What needs to be done: Locate the line that contains "muxes,80,80,0.0662" in the entries below, then repeat it and every following line through the line that contains "AND-OR/OR-AND | 13 | 2.26", exactly, and no others.

§

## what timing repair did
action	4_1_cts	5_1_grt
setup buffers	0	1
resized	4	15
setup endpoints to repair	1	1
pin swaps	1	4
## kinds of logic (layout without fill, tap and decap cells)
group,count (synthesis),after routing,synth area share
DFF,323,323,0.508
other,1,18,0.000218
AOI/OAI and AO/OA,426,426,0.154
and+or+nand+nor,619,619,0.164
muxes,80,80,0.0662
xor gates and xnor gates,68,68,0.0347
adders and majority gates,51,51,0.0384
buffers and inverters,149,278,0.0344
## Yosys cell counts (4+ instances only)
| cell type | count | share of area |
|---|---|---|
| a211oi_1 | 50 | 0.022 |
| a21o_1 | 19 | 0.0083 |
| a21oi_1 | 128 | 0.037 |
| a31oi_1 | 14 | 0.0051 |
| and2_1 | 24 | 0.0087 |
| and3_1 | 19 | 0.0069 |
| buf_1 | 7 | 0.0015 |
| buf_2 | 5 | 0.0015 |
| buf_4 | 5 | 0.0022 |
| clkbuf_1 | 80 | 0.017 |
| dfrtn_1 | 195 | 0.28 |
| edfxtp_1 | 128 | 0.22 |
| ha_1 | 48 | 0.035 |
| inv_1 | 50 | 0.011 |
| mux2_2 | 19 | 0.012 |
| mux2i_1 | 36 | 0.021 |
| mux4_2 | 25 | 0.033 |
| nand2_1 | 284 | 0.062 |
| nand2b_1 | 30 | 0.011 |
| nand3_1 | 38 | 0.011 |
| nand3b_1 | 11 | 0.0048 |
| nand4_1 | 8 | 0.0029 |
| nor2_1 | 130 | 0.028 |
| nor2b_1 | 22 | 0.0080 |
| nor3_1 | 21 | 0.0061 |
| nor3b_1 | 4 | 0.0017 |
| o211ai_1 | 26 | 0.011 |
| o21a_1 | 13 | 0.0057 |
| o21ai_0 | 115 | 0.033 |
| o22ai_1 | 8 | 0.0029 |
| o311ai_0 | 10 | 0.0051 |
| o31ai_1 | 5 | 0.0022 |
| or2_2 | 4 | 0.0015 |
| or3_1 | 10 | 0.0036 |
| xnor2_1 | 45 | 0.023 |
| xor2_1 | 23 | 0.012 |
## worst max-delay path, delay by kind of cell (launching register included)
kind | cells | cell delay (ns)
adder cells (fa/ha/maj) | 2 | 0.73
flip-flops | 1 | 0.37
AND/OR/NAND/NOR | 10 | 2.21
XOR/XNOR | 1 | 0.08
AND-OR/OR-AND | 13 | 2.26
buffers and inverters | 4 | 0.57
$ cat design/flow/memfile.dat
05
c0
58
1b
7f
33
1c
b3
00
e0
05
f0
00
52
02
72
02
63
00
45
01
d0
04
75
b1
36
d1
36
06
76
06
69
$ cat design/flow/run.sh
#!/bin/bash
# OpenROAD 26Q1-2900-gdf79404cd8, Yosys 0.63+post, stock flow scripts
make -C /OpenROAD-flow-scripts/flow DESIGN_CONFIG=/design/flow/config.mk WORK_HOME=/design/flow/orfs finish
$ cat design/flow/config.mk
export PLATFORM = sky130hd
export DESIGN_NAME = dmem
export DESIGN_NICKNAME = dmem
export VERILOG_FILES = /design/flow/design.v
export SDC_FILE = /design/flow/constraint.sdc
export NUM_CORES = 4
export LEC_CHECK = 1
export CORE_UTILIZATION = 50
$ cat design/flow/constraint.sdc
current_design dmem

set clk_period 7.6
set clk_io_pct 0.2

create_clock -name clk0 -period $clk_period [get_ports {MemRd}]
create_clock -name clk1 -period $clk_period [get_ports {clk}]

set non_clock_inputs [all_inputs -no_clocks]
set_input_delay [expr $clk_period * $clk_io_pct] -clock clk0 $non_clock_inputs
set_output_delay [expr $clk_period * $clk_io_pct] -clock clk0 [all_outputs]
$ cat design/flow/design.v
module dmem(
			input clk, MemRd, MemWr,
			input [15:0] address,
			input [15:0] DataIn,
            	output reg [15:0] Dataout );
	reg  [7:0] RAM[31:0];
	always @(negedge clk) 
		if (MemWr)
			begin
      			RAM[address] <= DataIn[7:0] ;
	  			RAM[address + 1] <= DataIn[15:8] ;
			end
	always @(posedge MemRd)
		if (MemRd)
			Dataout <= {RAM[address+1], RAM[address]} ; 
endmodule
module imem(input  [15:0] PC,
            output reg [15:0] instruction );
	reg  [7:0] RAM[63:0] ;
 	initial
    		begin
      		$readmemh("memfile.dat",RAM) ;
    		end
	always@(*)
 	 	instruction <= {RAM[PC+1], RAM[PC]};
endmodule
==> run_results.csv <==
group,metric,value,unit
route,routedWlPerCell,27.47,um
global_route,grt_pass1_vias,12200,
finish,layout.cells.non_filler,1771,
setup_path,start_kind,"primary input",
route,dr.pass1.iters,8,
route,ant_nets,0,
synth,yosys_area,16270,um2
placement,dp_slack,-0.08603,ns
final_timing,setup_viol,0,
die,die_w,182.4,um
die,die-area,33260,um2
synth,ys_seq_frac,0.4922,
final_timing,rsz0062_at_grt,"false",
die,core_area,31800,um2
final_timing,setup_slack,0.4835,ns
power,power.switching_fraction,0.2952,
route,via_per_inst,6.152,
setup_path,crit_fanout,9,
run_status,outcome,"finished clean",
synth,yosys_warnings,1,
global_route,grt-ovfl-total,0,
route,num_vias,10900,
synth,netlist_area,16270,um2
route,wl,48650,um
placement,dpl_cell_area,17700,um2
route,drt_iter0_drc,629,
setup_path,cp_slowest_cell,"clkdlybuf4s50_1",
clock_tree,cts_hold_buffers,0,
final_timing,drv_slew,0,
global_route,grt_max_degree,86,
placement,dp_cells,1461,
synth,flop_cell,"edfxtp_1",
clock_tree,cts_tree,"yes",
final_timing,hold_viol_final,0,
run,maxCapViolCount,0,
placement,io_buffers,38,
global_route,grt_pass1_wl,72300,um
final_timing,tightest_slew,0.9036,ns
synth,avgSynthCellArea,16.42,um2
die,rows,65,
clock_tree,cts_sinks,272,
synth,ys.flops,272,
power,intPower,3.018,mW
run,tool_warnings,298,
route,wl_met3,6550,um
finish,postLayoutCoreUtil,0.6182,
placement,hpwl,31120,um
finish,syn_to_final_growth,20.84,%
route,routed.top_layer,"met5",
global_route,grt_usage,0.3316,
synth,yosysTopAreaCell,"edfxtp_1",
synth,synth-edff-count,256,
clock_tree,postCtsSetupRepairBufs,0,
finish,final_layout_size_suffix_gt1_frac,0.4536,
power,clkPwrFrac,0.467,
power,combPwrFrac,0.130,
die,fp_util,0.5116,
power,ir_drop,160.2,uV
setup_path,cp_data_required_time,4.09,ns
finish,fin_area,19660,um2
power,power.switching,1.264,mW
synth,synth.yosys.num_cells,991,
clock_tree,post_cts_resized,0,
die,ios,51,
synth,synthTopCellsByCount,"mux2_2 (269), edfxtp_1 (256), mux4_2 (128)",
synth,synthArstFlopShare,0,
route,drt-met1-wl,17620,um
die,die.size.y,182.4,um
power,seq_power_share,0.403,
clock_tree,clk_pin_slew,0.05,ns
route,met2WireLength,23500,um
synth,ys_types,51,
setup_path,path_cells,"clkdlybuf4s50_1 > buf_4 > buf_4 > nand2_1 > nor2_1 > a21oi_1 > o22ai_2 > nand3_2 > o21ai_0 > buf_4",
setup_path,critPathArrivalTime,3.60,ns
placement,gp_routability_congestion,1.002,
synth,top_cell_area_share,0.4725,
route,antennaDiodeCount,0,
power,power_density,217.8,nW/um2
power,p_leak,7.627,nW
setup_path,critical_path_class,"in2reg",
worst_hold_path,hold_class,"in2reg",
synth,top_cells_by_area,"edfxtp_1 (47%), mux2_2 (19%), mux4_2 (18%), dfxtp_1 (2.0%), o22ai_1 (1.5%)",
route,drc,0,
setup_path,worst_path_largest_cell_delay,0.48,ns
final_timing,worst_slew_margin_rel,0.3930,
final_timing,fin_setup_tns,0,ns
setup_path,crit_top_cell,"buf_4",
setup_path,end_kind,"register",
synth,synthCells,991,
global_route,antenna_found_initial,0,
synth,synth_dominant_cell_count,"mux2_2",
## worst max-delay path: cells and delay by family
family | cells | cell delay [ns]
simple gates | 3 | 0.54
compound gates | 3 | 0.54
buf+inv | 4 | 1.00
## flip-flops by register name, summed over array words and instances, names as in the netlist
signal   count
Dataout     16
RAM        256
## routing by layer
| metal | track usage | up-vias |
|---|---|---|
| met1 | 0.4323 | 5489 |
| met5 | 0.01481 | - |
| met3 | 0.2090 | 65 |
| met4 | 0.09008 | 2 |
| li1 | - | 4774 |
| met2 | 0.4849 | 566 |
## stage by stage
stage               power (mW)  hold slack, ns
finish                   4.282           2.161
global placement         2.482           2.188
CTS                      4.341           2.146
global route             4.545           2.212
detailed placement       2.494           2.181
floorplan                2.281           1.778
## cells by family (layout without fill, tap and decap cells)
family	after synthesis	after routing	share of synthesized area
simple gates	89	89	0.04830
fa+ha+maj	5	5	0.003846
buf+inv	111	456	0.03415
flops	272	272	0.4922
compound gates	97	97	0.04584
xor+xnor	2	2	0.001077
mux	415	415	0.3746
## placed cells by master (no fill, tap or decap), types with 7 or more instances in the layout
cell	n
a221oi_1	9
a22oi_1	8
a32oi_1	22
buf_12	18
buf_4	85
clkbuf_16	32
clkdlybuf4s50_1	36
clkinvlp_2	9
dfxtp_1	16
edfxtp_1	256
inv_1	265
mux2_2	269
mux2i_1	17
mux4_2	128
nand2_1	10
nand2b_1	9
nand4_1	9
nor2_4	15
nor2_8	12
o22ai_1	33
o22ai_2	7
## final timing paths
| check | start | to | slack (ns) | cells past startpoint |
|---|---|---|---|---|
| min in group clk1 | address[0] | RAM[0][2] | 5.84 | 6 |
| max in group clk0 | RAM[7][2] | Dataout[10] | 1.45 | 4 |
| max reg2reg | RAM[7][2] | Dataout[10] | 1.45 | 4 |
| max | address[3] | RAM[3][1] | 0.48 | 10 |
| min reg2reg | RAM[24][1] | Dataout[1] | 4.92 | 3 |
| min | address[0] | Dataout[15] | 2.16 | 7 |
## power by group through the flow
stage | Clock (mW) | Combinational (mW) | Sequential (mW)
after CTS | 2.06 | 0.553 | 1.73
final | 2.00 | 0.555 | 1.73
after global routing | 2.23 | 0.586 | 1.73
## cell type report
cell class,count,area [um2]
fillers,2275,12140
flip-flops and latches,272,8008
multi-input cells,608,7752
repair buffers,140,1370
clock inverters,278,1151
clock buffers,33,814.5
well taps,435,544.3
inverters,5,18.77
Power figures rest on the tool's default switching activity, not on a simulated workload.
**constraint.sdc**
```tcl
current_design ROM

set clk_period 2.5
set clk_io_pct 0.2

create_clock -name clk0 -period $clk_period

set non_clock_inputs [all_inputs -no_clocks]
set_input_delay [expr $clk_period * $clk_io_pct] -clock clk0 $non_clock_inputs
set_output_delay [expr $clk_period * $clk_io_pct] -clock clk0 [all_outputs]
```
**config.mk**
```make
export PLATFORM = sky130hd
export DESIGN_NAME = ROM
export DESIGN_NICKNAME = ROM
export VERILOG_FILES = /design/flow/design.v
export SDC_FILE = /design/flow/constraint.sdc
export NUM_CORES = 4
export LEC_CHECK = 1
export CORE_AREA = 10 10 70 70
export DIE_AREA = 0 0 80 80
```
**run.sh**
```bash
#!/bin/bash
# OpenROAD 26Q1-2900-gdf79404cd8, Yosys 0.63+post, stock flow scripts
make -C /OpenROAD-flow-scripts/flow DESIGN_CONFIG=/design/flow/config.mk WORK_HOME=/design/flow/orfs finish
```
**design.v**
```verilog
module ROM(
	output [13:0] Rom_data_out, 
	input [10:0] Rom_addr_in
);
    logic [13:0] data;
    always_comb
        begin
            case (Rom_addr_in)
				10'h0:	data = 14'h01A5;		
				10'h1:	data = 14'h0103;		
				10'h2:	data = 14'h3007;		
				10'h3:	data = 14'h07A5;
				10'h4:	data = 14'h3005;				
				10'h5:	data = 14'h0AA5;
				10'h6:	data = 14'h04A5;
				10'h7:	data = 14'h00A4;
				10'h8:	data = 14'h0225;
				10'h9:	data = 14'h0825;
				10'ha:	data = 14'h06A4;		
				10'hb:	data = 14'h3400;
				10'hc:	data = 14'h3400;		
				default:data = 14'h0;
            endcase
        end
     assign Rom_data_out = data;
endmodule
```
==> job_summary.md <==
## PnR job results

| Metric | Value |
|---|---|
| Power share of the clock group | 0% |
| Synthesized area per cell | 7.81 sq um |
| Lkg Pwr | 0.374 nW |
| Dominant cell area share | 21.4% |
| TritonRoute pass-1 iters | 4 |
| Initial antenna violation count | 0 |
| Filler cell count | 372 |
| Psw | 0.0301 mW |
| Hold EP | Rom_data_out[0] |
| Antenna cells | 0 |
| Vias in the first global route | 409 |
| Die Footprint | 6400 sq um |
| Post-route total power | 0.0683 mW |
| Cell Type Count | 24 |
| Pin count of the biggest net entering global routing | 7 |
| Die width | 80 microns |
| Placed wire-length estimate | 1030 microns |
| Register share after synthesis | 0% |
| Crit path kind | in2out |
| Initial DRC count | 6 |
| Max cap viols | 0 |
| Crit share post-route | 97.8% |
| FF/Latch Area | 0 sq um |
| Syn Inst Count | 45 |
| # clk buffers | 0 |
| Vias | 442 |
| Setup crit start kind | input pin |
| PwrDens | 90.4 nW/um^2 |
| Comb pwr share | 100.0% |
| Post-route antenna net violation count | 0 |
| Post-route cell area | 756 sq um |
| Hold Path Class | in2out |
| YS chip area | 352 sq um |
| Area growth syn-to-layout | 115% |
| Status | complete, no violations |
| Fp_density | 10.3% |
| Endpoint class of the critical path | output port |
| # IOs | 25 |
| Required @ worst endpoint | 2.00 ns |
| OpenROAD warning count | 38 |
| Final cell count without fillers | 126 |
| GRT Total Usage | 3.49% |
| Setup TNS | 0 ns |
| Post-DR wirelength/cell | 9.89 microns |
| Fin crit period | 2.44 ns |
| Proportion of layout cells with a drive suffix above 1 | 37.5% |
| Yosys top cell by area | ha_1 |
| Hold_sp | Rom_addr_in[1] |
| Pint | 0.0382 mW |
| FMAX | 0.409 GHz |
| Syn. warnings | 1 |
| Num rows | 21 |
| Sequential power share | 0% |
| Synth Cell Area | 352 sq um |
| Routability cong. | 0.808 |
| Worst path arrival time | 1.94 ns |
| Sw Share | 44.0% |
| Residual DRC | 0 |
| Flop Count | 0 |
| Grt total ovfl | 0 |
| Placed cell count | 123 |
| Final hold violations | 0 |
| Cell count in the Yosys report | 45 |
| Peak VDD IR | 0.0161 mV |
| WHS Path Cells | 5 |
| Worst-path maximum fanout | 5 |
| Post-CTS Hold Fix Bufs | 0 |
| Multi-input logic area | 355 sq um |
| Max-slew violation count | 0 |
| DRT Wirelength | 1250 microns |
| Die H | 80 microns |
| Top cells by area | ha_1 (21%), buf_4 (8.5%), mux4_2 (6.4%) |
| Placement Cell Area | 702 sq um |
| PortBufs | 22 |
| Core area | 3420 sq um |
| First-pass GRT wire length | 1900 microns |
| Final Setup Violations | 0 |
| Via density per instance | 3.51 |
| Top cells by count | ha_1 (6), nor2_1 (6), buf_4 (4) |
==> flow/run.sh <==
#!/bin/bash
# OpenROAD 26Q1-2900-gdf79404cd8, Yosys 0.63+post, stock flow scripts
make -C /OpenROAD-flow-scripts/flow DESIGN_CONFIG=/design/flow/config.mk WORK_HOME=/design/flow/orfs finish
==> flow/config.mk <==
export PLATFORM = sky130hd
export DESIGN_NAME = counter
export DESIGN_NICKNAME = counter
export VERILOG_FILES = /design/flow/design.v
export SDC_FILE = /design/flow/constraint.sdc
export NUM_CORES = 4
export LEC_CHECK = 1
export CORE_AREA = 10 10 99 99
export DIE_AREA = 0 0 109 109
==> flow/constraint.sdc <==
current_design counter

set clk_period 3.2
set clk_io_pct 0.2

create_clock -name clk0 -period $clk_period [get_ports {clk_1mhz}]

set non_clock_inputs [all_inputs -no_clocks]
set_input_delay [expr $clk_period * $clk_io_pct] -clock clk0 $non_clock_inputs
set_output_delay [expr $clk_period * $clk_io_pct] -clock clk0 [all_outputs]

§

Answer box:
muxes,80,80,0.0662
xor gates and xnor gates,68,68,0.0347
adders and majority gates,51,51,0.0384
buffers and inverters,149,278,0.0344
## Yosys cell counts (4+ instances only)
| cell type | count | share of area |
|---|---|---|
| a211oi_1 | 50 | 0.022 |
| a21o_1 | 19 | 0.0083 |
| a21oi_1 | 128 | 0.037 |
| a31oi_1 | 14 | 0.0051 |
| and2_1 | 24 | 0.0087 |
| and3_1 | 19 | 0.0069 |
| buf_1 | 7 | 0.0015 |
| buf_2 | 5 | 0.0015 |
| buf_4 | 5 | 0.0022 |
| clkbuf_1 | 80 | 0.017 |
| dfrtn_1 | 195 | 0.28 |
| edfxtp_1 | 128 | 0.22 |
| ha_1 | 48 | 0.035 |
| inv_1 | 50 | 0.011 |
| mux2_2 | 19 | 0.012 |
| mux2i_1 | 36 | 0.021 |
| mux4_2 | 25 | 0.033 |
| nand2_1 | 284 | 0.062 |
| nand2b_1 | 30 | 0.011 |
| nand3_1 | 38 | 0.011 |
| nand3b_1 | 11 | 0.0048 |
| nand4_1 | 8 | 0.0029 |
| nor2_1 | 130 | 0.028 |
| nor2b_1 | 22 | 0.0080 |
| nor3_1 | 21 | 0.0061 |
| nor3b_1 | 4 | 0.0017 |
| o211ai_1 | 26 | 0.011 |
| o21a_1 | 13 | 0.0057 |
| o21ai_0 | 115 | 0.033 |
| o22ai_1 | 8 | 0.0029 |
| o311ai_0 | 10 | 0.0051 |
| o31ai_1 | 5 | 0.0022 |
| or2_2 | 4 | 0.0015 |
| or3_1 | 10 | 0.0036 |
| xnor2_1 | 45 | 0.023 |
| xor2_1 | 23 | 0.012 |
## worst max-delay path, delay by kind of cell (launching register included)
kind | cells | cell delay (ns)
adder cells (fa/ha/maj) | 2 | 0.73
flip-flops | 1 | 0.37
AND/OR/NAND/NOR | 10 | 2.21
XOR/XNOR | 1 | 0.08
AND-OR/OR-AND | 13 | 2.26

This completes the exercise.